--- Problem details ---
Your answer is every line of the material below in which the string "with" occurs.

--- Recorded data ---
==> config.mk <==
export PLATFORM = sky130hd
export DESIGN_NAME = uart_mem_dump_flat
export DESIGN_NICKNAME = d
export VERILOG_FILES = /design/src/rtl/uart_dump_pkg.sv /design/src/rtl/uart_mem_dump_if.sv /design/src/rtl/uart_tx_byte.sv /design/src/rtl/uart_mem_dump.sv /design/src/flat_wrapper.sv
export SDC_FILE = /design/constraint.sdc
export NUM_CORES = 1
export LEC_CHECK = 0
export BUFFER_PORTS_ARGS = -buffer_cell sky130_fd_sc_hd__buf_4
export CAP_MARGIN = 40
export CORE_UTILIZATION = 35
export CTS_CLUSTER_SIZE = 20
export DETAILED_ROUTE_END_ITERATION = 16
export GPL_TIMING_DRIVEN = 0
export MAX_ROUTING_LAYER = met4
export SYNTH_ARGS = -nofsm -noshare
export SYNTH_HDL_FRONTEND = slang
export SYNTH_SLANG_ARGS = --single-unit
==> constraint.sdc <==
create_clock -name clk -period 2.47 [get_ports clk]
set_input_delay 0.3705 -clock clk [delete_from_list [all_inputs] [get_ports clk]]
set_output_delay 0.3705 -clock clk [all_outputs]
set_load 0.005 [all_outputs]
==> src/rtl/uart_dump_pkg.sv <==
// rtl/uart_dump_pkg.sv - shared states, frame constants and baud divider for the UART memory dumper
package uart_dump_pkg;

  typedef enum logic [2:0] {
    ST_IDLE,
    ST_FETCH,
    ST_WAIT,
    ST_SEND,
    ST_FIN
  } state_e;

  localparam logic START_BIT      = 1'b0;
  localparam logic STOP_BIT       = 1'b1;
  localparam int   BITS_PER_FRAME = 10;
  localparam int   BYTES_PER_WORD = 4;

  function automatic int clks_per_bit(input int clk_hz, input int baud);
    return clk_hz / baud;
  endfunction

endpackage

==> src/rtl/uart_mem_dump_if.sv <==
// rtl/uart_mem_dump_if.sv - request, RAM read port and serial output bundle of the memory dumper
interface uart_mem_dump_if #(
  parameter int ADR_W = 14
);
  logic             start;
  logic [ADR_W-1:0] base_addr;
  logic [ADR_W:0]   word_count;
  logic [ADR_W-1:0] mem_adr;
  logic             mem_ren;
  logic [31:0]      mem_dat;
  logic             tx;
  logic             busy;
  logic             done;

  modport master (
    output start, base_addr, word_count, mem_dat,
    input  mem_adr, mem_ren, tx, busy, done
  );

  modport slave (
    input  start, base_addr, word_count, mem_dat,
    output mem_adr, mem_ren, tx, busy, done
  );
endinterface

==> src/rtl/uart_tx_byte.sv <==
// rtl/uart_tx_byte.sv - 8N1 byte transmitter; ready rises in the last stop-bit cycle so bytes chain gap-free
module uart_tx_byte
  import uart_dump_pkg::*;
#(
  parameter int CLKS_PER_BIT = 78
) (
  input  logic       clk,
  input  logic       rst,
  input  logic [7:0] data_i,
  input  logic       valid_i,
  output logic       ready_o,
  output logic       tx_o
);
  localparam int CNT_W = $clog2(CLKS_PER_BIT + 1);

  logic                      active_q, active_d;
  logic [BITS_PER_FRAME-1:0] shift_q, shift_d;
  logic [3:0]                bit_cnt_q, bit_cnt_d;
  logic [CNT_W-1:0]          baud_cnt_q, baud_cnt_d;
  logic                      baud_end, frame_end;

  assign baud_end  = active_q && (baud_cnt_q == CNT_W'(CLKS_PER_BIT - 1));
  assign frame_end = baud_end && (bit_cnt_q == 4'(BITS_PER_FRAME - 1));
  assign ready_o   = !active_q || frame_end;
  assign tx_o      = active_q ? shift_q[0] : STOP_BIT;

  always_comb begin
    active_d   = active_q;
    shift_d    = shift_q;
    bit_cnt_d  = bit_cnt_q;
    baud_cnt_d = baud_cnt_q;
    if (active_q) begin
      if (baud_end) begin
        baud_cnt_d = '0;
        bit_cnt_d  = bit_cnt_q + 4'd1;
        shift_d    = {STOP_BIT, shift_q[BITS_PER_FRAME-1:1]};
        if (frame_end) active_d = 1'b0;
      end else begin
        baud_cnt_d = baud_cnt_q + CNT_W'(1);
      end
    end
    if (valid_i && ready_o) begin
      active_d   = 1'b1;
      shift_d    = {STOP_BIT, data_i, START_BIT};
      bit_cnt_d  = '0;
      baud_cnt_d = '0;
    end
  end

  always_ff @(posedge clk) begin
    if (rst) begin
      active_q   <= 1'b0;
      shift_q    <= '0;
      bit_cnt_q  <= '0;
      baud_cnt_q <= '0;
    end else begin
      active_q   <= active_d;
      shift_q    <= shift_d;
      bit_cnt_q  <= bit_cnt_d;
      baud_cnt_q <= baud_cnt_d;
    end
  end
endmodule

==> src/rtl/uart_mem_dump.sv <==
// rtl/uart_mem_dump.sv - streams a range of 32-bit RAM words out of a UART, LSB byte first
// Optional trailing XOR checksum byte with UART_DUMP_CHECKSUM_EN defined.
module uart_mem_dump
  import uart_dump_pkg::*;
#(
  parameter int CLK_HZ = 10000000,
  parameter int BAUD   = 128000,
  parameter int ADR_W  = 14
) (
  input logic            clk,
  input logic            rst,
  uart_mem_dump_if.slave bus
);
  localparam int             CPB      = clks_per_bit(CLK_HZ, BAUD);
  localparam logic [2:0]     LAST_IDX = 3'(BYTES_PER_WORD - 1);
  localparam logic [ADR_W-1:0] ADR_ONE = ADR_W'(1);
  localparam logic [ADR_W:0]   CNT_ONE = (ADR_W+1)'(1);

  state_e           state_q, state_d;
  logic [ADR_W-1:0] next_adr_q, next_adr_d;
  logic [ADR_W-1:0] last_adr_q, last_adr_d;
  logic [ADR_W:0]   words_left_q, words_left_d;
  logic [23:0]      upper_q, upper_d;
  logic [2:0]       byte_idx_q, byte_idx_d;
  logic             tx_valid, tx_ready, ren;
  logic [7:0]       tx_data;
  logic [ADR_W-1:0] adr;
`ifdef UART_DUMP_CHECKSUM_EN
  logic [7:0]       chk_q, chk_d;
`endif

  uart_tx_byte #(.CLKS_PER_BIT(CPB)) u_tx (
    .clk    (clk),
    .rst    (rst),
    .data_i (tx_data),
    .valid_i(tx_valid),
    .ready_o(tx_ready),
    .tx_o   (bus.tx)
  );

  assign bus.mem_ren = ren;
  assign bus.mem_adr = adr;
  assign bus.busy    = (state_q != ST_IDLE) && (state_q != ST_FIN);
  assign bus.done    = (state_q == ST_FIN);

  always_comb begin
    state_d      = state_q;
    next_adr_d   = next_adr_q;
    last_adr_d   = last_adr_q;
    words_left_d = words_left_q;
    upper_d      = upper_q;
    byte_idx_d   = byte_idx_q;
    tx_valid     = 1'b0;
    tx_data      = 8'h00;
    ren          = 1'b0;
    adr          = last_adr_q;
`ifdef UART_DUMP_CHECKSUM_EN
    chk_d        = chk_q;
`endif
    case (state_q)
      ST_IDLE: if (bus.start) begin
        next_adr_d   = bus.base_addr;
        words_left_d = bus.word_count;
`ifdef UART_DUMP_CHECKSUM_EN
        chk_d        = 8'h00;
        if (bus.word_count == '0) begin
          tx_valid   = 1'b1;
          byte_idx_d = 3'd4;
          state_d    = ST_SEND;
        end else state_d = ST_FETCH;
`else
        state_d = (bus.word_count == '0) ? ST_FIN : ST_FETCH;
`endif
      end
      ST_FETCH: begin
        ren          = 1'b1;
        adr          = next_adr_q;
        last_adr_d   = next_adr_q;
        next_adr_d   = next_adr_q + ADR_ONE;
        words_left_d = words_left_q - CNT_ONE;
        state_d      = ST_WAIT;
      end
      // Byte 0 is loaded straight from the RAM so tx falls on the first SEND cycle.
      ST_WAIT: begin
        upper_d    = bus.mem_dat[31:8];
        tx_valid   = 1'b1;
        tx_data    = bus.mem_dat[7:0];
        byte_idx_d = 3'd0;
        state_d    = ST_SEND;
`ifdef UART_DUMP_CHECKSUM_EN
        chk_d      = chk_q ^ bus.mem_dat[7:0];
`endif
      end
      ST_SEND: if (tx_ready) begin
        if (byte_idx_q < LAST_IDX) begin
          tx_valid = 1'b1;
          case (byte_idx_q)
            3'd0:    tx_data = upper_q[7:0];
            3'd1:    tx_data = upper_q[15:8];
            default: tx_data = upper_q[23:16];
          endcase
          byte_idx_d = byte_idx_q + 3'd1;
`ifdef UART_DUMP_CHECKSUM_EN
          chk_d      = chk_q ^ tx_data;
`endif
        end else if (byte_idx_q == LAST_IDX && words_left_q != '0) begin
          state_d = ST_FETCH;
`ifdef UART_DUMP_CHECKSUM_EN
        end else if (byte_idx_q == LAST_IDX) begin
          tx_valid   = 1'b1;
          tx_data    = chk_q;
          byte_idx_d = 3'd4;
`endif
        end else begin
          state_d = ST_FIN;
        end
      end
      ST_FIN:  state_d = ST_IDLE;
      default: state_d = ST_IDLE;
    endcase
  end

  always_ff @(posedge clk) begin
    if (rst) begin
      state_q      <= ST_IDLE;
      next_adr_q   <= '0;
      last_adr_q   <= '0;
      words_left_q <= '0;
      upper_q      <= '0;
      byte_idx_q   <= '0;
`ifdef UART_DUMP_CHECKSUM_EN
      chk_q        <= '0;
`endif
    end else begin
      state_q      <= state_d;
      next_adr_q   <= next_adr_d;
      last_adr_q   <= last_adr_d;
      words_left_q <= words_left_d;
      upper_q      <= upper_d;
      byte_idx_q   <= byte_idx_d;
`ifdef UART_DUMP_CHECKSUM_EN
      chk_q        <= chk_d;
`endif
    end
  end
endmodule

==> src/flat_wrapper.sv <==
// flat-port wrapper written by rule: the top's interface ports become plain ports
module uart_mem_dump_flat import uart_dump_pkg::*;
#(
  parameter int CLK_HZ = 10000000,
  parameter int BAUD   = 128000,
  parameter int ADR_W  = 14
)
  (clk, rst, bus_start, bus_base_addr, bus_word_count, bus_mem_dat, bus_mem_adr, bus_mem_ren, bus_tx, bus_busy, bus_done);
  uart_mem_dump_if #(.ADR_W(ADR_W)) bus_i ();
  input logic clk;
  input logic rst;
  input wire logic [$bits(bus_i.start)-1:0] bus_start;
  input wire logic [$bits(bus_i.base_addr)-1:0] bus_base_addr;
  input wire logic [$bits(bus_i.word_count)-1:0] bus_word_count;
  input wire logic [$bits(bus_i.mem_dat)-1:0] bus_mem_dat;
  output wire logic [$bits(bus_i.mem_adr)-1:0] bus_mem_adr;
  output wire logic [$bits(bus_i.mem_ren)-1:0] bus_mem_ren;
  output wire logic [$bits(bus_i.tx)-1:0] bus_tx;
  output wire logic [$bits(bus_i.busy)-1:0] bus_busy;
  output wire logic [$bits(bus_i.done)-1:0] bus_done;
  assign bus_i.start = bus_start;
  assign bus_i.base_addr = bus_base_addr;
  assign bus_i.word_count = bus_word_count;
  assign bus_i.mem_dat = bus_mem_dat;
  assign bus_mem_adr = bus_i.mem_adr;
  assign bus_mem_ren = bus_i.mem_ren;
  assign bus_tx = bus_i.tx;
  assign bus_busy = bus_i.busy;
  assign bus_done = bus_i.done;
  uart_mem_dump #(.CLK_HZ(CLK_HZ), .BAUD(BAUD), .ADR_W(ADR_W)) u_core (.clk(clk), .rst(rst), .bus(bus_i));
endmodule
==> impl_metrics.tcl <==
set metrics [dict create \
    syn_to_final_growth_pct 24.7 \
    wl_per_cell_um 14.8 \
    synth-edff-count 0 \
    rsz0062_at_grt "true" \
    ff2ff_setup_slack_ns 0.30 \
    slew_headroom_pct 56.7 \
    irDropWorstVdd_mv 0.357 \
    port_buffers 80 \
    vias 4467 \
    fin_util_pct 45.1 \
    grt_start_max_net_pins 18 \
    diodes 0 \
    postLayoutCellArea_um2 5720 \
    period_needed_ns 2.36 \
    clk_latency_ns 0.36 \
    max_freq_mhz 423 \
    gr-usage-met2_pct 32.0 \
    clock_path_buffers 2 \
    ant_nets 0 \
    finalNetCount 751 \
    routed_wl_um 12700 \
    grt_use_met1_pct 26.2 \
    drive_above_1_share_pct 17.7 \
    dpl.hpwl_um 9330 \
    synth_area_leaders "dfxtp_1, nand2_1, a21oi_1, nor2_1, o21ai_0" \
    cts_tree "yes" \
    syn_area_per_cell_um2 7.81 \
    synth_top_area_cell "dfxtp_1" \
    row_count 41 \
    drc 0 \
    placedInstanceArea_um2 5400 \
    die_h_um 116 \
    ys_async_sr_fraction_pct 0 \
    dr.pass1.iters 5 \
    die_area_um2 13600 \
    critPathCaptureType "output port" \
    hp-class "in -> reg" \
    ys.flop_type "dfxtp_1" \
    clock_tree.root_cell "clkbuf_16" \
    synth.distinct_cells 56 \
    skew_ns 0.00778 \
    dieWidth_um 116 \
    ys_seq_area_share_pct 41.5 \
    coreArea_um2 12700 \
    syn-instance-count 587 \
    maxSlewViolCount 0 \
    synth.net_count 661 \
    grt-ovfl-total 0 \
    cp_data_arrival_time_ns 1.99 \
    status "finished clean" \
    min_period_over_period_pct 95.7 \
    busiest_layer "met2" \
    drt-initial-drc-count 262 \
    grtUsageMet3_pct 2.96 \
    crit_fanout 10 \
    initial_core_util_pct 36.2 \
    cts.sinks 95 \
    antenna_found_initial 0 \
    grt_usage_pct 20.5 \
    setup_violations 0 \
    tns_ns 0 \
    synthesis.area_um2 4580 \
    yosysMostFrequentCell "nand2_1" \
    synth_warnings 0 \
    htree_levels 3 \
    pre_cts_slack_ns 0.286 \
    clk_pin_slew_ns 0.07 \
    worst_slew_pin_slew_ns 0.649 \
    vias_per_cell 5.23 \
    worstPathRequired_ns 2.10 \
    cts_setup_buffers 0 \
    hold_viol_final 0 \
    synth-seq-cells 95 \
    yosys.area.top_type_share_pct 41.5 \
    place.gp.congestion 0.879 \
    power_density_nw_per_um2 1000 \
    cts_buffers 9 \
    worstSetupPathType "reg -> out" \
    maxCapViolCount 0 \
    timing.hold.ws_ns 0.259 \
    grt_pass1_wl_um 20800 \
    layout_setup_ws_ns 0.105 \
    io_pins 82 \
    ys_top_cells_by_count "nand2_1, dfxtp_1, a21oi_1" \
    grt_pass1_vias 4264 \
    start_kind "flop" \
    p_leak_nw 2.28 \
]
per-layer routing:
| metal | wire length [µm] | part of all wire [%] |
|---|---|---|
| met4 | 245 | 1.9 |
| met2 | 5930 | 47 |
| met1 | 6070 | 48 |
| met3 | 418 | 3.3 |
| met5 | 0 | 0 |
worst max-delay path, stage by stage (launching register included):
cell	delay, ns
dfxtp_1	0.31
buf_4	0.14
or3b_1	0.36
buf_6	0.14
buf_2	0.19
buf_4	0.21
nand2_1	0.09
nand2_1	0.06
buf_4	0.13
cells in the final DEF (no fill, tap or decap), types with 3 or more instances in the layout:
cell	Yosys	routed
ha_1	10	10
clkinv_4	1	5
nor2_1	53	53
xor2_1	5	5
a22oi_1	15	15
nand2_1	115	115
a221oi_1	4	4
or3_1	4	4
nor4_1	7	7
o211ai_1	4	4
clkbuf_16	0	9
mux2i_1	3	3
nand2b_1	6	6
a21o_1	5	5
and3_1	4	4
a22o_1	8	8
inv_1	13	13
a2bb2oi_1	5	5
a211oi_1	6	6
buf_1	6	4
buf_4	3	85
nor3_1	14	14
a21oi_1	74	74
or2_2	3	3
xnor2_1	3	3
nand4_1	8	8
buf_2	9	7
dfxtp_1	95	95
a311oi_1	3	3
a31oi_1	5	5
o21ai_0	26	26
clkbuf_1	20	20
and2_1	3	3
nand3b_1	5	5
nand3_1	15	15
layout make-up:
class | count | area, µm²
inverter | 14 | 57.6
sequential | 95 | 1900
clock buffer | 10 | 239
clock inverter | 6 | 70.1
timing repair buffer | 80 | 601
tap | 172 | 215
multi-input combinational | 438 | 2440
buffer | 39 | 190
fill | 1305 | 6960
report_power, final:
part | switching, W | internal [W] | leakage (nW)
combinational | 0.00125 | 0.000869 | 1.36
clock | 0.000641 | 0.000818 | 0.153
sequential | 0.000262 | 0.00187 | 0.774
total | 0.00216 | 0.00356 | 2.28
flip-flops by register name, summed over array words and instances (netlist names):
| register | flops |
|---|---|
| u_core.upper_q | 24 |
| u_core.words_left_q | 15 |
| u_core.last_adr_q | 14 |
| u_core.next_adr_q | 14 |
| u_core.u_tx.shift_q | 10 |
| u_core.u_tx.baud_cnt_q | 7 |
| u_core.u_tx.bit_cnt_q | 4 |
| u_core.byte_idx_q | 3 |
| u_core.state_q | 3 |
| u_core.u_tx.active_q | 1 |
worst paths after layout:
kind,from,to,cells after the start
worst max register to register,u_core.byte_idx_q[1],u_core.u_tx.shift_q[1],9
worst min register to register,u_core.upper_q[19],u_core.upper_q[19],2
worst max-delay path,u_core.state_q[0],bus_mem_adr[1],8
worst min-delay path,bus_mem_dat[12],u_core.upper_q[4],3
cell families after synthesis:
family	after synthesis	share of synthesized area, %
AOI/OAI and AO/OA	170	23.6
adders and majority gates	10	2.73
muxes	4	0.901
DFF	95	41.5
xor gates and xnor gates	8	1.53
buffers and inverters	54	5.22
and+or+nand+nor	246	24.5
through the flow:
stage	std cells	power (W)
final	854	0.00571
after global routing	854	0.00611
after CTS	854	0.00571
after detailed placement	839	0.00426
after global placement	839	0.00421
after floorplan	587	0.00359
timing repair:
action	in CTS	in global routing
hold buffers	0	0
endpoints found under the setup margin	13	13
hold endpoints to repair	0	0
resized for setup	3	5
pin swaps	0	0
Power figures use the tool's default switching activity.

--- Result of this exercise ---
// Optional trailing XOR checksum byte with UART_DUMP_CHECKSUM_EN defined.
cells in the final DEF (no fill, tap or decap), types with 3 or more instances in the layout:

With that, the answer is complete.